Laying more than 250 eggs per year each, laying hens' bodies
are severely taxed. They suffer from "fatty liver syndrome"
when their liver cells, which work overtime to produce the
fat and protein for egg yolks, accumulate extra fat. They
also suffer from what the industry calls 'cage layer fatigue,'
and many become 'egg bound' and die when their bodies are
too weak to pass another egg.
Osteoporosis is another common ailment afflicting egg laying
hens, whose bodies lose more calcium to form egg shells than
they can assimilate from their diets. One industry journal,
Feedstuffs, explains, "...the laying hen at peak
eggshell cannot absorb enough calcium from her diet..."
while another (Lancaster Farming) states, "...
a hen will use a quantity of calcium for yearly egg production
that is greater than her entire skeleton by 30-fold or more."
Inadequate calcium contributes to broken bones, paralysis,
and death.
After one year in egg production, the birds are classified
as 'spent hens' and are sent off to slaughter. Their brittle,
calcium-depleted bones often shatter during handling or at
the slaughterhouse. They usually end up in soups, pot pies,
or similar low-grade chicken meat products in which their
bodies can be shredded to hide the bruises from consumers.
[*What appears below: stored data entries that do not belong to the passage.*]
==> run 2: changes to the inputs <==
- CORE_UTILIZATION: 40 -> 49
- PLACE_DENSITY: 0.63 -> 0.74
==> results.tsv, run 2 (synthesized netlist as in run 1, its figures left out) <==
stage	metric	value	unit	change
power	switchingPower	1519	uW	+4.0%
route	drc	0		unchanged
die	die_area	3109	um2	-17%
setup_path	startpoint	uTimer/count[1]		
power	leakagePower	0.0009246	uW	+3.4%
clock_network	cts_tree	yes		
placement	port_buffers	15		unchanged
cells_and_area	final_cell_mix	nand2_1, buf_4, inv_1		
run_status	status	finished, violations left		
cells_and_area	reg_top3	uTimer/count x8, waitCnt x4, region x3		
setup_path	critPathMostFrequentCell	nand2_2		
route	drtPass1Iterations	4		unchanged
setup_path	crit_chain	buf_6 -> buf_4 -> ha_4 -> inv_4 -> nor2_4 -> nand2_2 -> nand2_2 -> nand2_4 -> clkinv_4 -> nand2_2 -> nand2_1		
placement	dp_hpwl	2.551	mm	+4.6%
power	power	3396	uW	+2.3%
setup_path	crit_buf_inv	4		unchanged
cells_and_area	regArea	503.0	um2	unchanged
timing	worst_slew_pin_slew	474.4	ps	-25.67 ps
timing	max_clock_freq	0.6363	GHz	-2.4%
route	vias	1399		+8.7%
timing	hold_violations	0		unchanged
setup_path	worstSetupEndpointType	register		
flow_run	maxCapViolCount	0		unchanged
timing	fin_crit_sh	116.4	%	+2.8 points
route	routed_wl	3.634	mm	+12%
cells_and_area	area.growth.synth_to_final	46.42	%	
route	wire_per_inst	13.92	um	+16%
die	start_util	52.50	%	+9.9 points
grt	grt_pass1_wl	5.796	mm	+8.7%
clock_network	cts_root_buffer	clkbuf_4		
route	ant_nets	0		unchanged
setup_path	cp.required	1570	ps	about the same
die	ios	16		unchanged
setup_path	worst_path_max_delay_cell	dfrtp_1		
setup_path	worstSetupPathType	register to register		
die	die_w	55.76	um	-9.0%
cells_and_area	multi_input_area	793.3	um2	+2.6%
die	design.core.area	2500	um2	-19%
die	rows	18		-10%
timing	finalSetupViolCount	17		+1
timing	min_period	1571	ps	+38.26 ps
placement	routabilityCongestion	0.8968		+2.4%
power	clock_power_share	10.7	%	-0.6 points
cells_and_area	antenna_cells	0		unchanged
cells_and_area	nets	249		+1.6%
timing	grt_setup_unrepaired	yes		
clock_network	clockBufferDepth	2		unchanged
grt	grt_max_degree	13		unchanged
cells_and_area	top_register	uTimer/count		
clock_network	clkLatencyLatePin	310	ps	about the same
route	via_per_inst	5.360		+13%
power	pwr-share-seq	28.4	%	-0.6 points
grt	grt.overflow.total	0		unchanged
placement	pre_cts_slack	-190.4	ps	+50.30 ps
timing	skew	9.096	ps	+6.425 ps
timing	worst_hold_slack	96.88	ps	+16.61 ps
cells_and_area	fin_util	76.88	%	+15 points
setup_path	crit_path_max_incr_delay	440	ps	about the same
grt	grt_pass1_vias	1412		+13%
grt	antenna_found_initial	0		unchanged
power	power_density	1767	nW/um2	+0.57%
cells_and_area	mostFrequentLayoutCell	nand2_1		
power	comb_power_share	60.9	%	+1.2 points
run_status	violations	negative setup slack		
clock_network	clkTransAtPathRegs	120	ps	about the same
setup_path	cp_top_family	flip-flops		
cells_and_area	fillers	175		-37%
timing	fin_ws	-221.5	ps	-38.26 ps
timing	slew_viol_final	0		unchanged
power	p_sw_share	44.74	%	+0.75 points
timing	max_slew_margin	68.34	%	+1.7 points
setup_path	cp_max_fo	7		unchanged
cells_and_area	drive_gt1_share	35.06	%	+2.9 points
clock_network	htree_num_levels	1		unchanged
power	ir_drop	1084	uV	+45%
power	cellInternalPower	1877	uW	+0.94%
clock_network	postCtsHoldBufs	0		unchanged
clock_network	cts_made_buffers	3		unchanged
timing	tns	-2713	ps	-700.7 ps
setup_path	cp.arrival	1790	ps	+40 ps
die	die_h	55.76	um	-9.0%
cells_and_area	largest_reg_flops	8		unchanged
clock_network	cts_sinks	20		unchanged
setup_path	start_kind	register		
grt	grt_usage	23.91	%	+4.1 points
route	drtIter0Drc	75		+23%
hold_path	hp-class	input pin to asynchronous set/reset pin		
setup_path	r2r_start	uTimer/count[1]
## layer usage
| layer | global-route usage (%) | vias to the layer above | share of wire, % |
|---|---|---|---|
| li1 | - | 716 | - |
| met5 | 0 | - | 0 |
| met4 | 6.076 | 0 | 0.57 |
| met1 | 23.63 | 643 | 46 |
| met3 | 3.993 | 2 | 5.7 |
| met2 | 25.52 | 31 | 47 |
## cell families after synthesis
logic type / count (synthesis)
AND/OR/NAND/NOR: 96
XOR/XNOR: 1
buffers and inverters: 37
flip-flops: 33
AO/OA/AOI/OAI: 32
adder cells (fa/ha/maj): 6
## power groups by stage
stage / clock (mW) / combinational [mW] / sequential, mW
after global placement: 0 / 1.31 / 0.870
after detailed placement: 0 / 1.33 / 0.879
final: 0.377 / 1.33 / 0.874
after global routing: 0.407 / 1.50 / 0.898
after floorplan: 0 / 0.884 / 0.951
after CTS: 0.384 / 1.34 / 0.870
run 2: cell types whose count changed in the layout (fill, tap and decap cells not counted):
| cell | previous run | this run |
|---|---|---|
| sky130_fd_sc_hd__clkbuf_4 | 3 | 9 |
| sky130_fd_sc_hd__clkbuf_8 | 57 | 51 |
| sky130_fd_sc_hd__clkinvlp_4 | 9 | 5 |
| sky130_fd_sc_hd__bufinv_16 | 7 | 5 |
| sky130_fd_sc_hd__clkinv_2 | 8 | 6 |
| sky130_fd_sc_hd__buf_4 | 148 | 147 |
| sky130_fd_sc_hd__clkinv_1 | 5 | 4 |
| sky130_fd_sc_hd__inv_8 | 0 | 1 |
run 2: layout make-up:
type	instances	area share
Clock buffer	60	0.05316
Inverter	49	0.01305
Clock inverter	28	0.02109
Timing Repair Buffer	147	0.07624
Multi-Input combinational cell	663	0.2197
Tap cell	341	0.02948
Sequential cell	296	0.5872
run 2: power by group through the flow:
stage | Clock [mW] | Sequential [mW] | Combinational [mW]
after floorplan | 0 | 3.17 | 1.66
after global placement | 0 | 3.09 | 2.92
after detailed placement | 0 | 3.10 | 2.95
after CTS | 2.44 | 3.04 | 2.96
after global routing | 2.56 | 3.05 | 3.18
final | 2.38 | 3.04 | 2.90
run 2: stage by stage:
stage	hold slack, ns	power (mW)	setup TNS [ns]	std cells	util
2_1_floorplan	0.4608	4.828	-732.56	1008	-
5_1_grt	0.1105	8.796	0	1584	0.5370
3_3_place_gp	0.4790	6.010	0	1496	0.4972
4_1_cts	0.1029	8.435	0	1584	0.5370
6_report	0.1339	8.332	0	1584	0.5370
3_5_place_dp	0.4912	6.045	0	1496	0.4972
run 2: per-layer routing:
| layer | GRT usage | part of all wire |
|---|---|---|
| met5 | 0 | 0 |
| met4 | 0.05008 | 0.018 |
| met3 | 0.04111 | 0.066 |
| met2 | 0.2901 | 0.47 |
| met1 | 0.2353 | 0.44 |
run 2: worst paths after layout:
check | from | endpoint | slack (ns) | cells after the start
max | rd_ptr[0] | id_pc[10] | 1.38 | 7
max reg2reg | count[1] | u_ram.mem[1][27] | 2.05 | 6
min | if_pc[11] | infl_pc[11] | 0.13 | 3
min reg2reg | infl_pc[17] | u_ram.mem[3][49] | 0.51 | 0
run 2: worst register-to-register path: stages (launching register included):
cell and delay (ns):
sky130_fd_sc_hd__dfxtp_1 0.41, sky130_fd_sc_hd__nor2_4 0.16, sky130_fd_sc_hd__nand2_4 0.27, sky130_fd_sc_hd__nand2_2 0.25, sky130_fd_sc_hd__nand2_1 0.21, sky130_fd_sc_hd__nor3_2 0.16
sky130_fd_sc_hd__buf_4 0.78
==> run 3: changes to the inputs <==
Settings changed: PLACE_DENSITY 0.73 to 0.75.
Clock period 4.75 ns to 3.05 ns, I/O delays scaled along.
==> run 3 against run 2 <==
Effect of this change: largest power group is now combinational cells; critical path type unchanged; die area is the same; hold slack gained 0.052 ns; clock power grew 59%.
With a growing supply of broiler chickens keeping slaughterhouses
busy, egg producers have had to find new ways to dispose of
spent hens. One entrepreneur has developed the 'Jet-Pro' system
to turn spent hens into animal feed. As described in Feedstuffs,
"Company trucks would enter layer operations, pick up
the birds, and grind them up, on site, in a portable grinder...
it (the ground up hens) would go to Jet-Pro's new extruder-texturizer,
the 'Pellet Pro.'"
In one notorious case of extraordinary cruelty at Ward Egg
Ranch in February 2003 in San Diego County, California, more
than 15,000 spent laying hens were tossed alive into a wood-chipping
machine to dispose of them. Despite tremendous outcry from
a horrified public, the district attorney declined to prosecute
the owners of the egg farm, calling the use of a wood-chipper
to kill hens a "common industry practice."
In some cases, especially if the cost of replacement hens
is high, laying hens may be 'force molted' to extend their
laying capacity. This process involves starving the hens for
up to 18 days, keeping them in the dark, and denying them
water to shock their bodies into another egg-laying cycle.
Commonly, between 5 and 10% of birds die during the molt,
and those who live may lose more than 25% of their body weight.
For every egg-laying hen confined in a battery cage, there
is a male chick who was killed at the hatchery. Because egg-laying
chicken breeds have been genetically selected exclusively
for maximum egg production, they don't grow fast or large
enough to be raised profitably for meat. Therefore, male chicks
of egg-laying breeds are of no economic value, and they are
literally discarded on the day they hatch usually by
the cheapest, most convenient means available. Thrown into
trash cans by the thousands, male chicks suffocate or are
crushed under the weight of others.
Another common method of disposing of unwanted male chicks
is grinding them up alive. This can result in unspeakable
horrors, as described by one research scientist who observed
that "even after twenty seconds, there were only partly
damaged animals with whole skulls". In other words, fully
conscious chicks were partially ground up and left to slowly
and agonizingly die. Eyewitness accounts at commercial hatcheries
indicate similar horrors of chicks being slowly dismembered
by machinery blades en route to trash bins or manure spreaders.